長文ゆえ、今月は前編後編の2本立てです。
身内から「もっと人にやさしく!」とたしなめられ2つに分けましたが
分けたら分けたで増えていった文字数(;’∀')
6月のテーマ「雨龍」
![](https://assets.st-note.com/img/1717048500030-1FTNbALiPS.jpg?width=800)

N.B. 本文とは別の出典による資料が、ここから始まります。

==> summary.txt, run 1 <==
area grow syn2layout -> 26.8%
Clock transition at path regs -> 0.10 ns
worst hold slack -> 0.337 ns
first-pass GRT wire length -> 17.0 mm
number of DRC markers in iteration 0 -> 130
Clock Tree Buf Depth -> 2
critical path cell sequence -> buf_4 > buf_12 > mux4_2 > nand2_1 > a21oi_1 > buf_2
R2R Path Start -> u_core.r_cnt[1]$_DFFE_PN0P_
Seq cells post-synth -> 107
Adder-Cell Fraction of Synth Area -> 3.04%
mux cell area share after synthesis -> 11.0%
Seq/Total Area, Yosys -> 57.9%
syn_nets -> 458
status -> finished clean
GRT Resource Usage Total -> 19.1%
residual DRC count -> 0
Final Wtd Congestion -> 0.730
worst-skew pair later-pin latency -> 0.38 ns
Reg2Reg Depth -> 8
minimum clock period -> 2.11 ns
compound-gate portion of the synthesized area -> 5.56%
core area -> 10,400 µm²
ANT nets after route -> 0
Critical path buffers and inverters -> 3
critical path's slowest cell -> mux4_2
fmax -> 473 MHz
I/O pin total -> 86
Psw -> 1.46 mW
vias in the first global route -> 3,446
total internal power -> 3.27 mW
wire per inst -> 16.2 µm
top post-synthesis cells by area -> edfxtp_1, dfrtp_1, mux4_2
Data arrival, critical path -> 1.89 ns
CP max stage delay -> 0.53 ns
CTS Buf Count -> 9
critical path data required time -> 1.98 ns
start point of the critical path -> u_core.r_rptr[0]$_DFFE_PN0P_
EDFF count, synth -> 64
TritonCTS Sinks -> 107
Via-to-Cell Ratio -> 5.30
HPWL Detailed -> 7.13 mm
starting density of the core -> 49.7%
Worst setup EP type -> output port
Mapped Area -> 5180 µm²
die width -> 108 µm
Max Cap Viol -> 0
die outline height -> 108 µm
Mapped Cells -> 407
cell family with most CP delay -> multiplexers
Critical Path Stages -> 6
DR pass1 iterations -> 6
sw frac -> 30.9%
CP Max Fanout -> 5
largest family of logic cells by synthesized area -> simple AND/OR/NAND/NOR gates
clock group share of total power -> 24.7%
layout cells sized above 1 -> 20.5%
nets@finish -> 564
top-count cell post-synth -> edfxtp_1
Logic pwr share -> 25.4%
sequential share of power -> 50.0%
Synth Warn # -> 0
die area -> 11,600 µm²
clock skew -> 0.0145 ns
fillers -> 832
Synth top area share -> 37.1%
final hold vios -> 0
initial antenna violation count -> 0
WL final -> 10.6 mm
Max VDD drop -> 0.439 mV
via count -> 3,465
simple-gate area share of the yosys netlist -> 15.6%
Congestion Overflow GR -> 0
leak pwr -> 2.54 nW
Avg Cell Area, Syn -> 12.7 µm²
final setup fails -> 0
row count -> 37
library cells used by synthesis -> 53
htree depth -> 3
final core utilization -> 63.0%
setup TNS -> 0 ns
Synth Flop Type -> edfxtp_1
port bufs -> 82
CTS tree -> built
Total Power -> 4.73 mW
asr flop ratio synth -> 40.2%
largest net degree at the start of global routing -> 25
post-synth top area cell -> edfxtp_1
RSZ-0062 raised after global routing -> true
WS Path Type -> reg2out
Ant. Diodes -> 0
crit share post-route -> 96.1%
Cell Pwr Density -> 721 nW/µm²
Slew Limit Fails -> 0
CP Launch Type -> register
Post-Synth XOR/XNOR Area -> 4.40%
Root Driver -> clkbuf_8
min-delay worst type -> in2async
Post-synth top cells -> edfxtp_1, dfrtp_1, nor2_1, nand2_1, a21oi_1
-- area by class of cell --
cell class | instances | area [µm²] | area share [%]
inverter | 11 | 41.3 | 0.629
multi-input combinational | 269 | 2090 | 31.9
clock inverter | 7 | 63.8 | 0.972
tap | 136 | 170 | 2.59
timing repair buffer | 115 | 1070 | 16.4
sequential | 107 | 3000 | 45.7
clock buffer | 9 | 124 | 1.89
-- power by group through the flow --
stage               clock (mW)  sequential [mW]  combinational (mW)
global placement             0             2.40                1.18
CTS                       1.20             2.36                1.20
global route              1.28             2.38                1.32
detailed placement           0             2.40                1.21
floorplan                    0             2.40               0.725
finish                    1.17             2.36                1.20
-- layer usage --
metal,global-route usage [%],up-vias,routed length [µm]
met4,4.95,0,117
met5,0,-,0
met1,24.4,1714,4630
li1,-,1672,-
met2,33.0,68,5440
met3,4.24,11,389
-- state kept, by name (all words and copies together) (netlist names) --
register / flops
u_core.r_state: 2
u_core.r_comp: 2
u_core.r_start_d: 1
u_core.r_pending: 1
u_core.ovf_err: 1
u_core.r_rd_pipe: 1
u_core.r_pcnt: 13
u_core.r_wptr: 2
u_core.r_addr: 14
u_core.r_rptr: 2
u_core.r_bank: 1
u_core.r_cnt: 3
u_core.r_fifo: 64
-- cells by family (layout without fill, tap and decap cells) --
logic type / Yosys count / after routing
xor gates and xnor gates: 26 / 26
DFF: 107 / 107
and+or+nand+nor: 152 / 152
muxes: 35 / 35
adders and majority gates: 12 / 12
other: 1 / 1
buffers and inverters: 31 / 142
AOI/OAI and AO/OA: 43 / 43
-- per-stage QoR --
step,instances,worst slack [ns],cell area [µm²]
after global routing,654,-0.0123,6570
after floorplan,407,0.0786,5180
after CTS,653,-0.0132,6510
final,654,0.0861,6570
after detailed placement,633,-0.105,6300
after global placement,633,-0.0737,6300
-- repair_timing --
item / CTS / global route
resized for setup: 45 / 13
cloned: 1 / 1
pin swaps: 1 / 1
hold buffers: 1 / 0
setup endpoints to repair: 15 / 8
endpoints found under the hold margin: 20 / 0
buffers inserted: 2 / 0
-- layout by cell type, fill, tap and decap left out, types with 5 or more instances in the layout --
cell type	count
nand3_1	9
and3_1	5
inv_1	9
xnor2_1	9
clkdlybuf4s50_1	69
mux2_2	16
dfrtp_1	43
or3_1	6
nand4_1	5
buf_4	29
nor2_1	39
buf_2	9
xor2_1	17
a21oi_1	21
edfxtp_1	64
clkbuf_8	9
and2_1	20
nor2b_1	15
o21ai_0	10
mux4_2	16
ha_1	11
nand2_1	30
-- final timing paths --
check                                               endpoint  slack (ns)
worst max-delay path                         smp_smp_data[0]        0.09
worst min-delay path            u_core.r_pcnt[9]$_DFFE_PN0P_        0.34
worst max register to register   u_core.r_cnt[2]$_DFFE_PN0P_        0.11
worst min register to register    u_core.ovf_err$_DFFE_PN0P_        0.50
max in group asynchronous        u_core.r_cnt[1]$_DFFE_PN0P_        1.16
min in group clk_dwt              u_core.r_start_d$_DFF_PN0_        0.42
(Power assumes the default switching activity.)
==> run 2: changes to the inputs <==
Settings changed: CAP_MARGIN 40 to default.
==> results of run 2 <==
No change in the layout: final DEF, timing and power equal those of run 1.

さて、気を取り直しまして6月のカレンダーカラーは紫。
そこにグレーや黄緑・水色をあわせ…
なんだかサイケデリックな雰囲気になりましたね。
今回は5種類6匹の龍がおります。
![](https://assets.st-note.com/img/1717048558697-1FgMQdnxju.jpg?width=800)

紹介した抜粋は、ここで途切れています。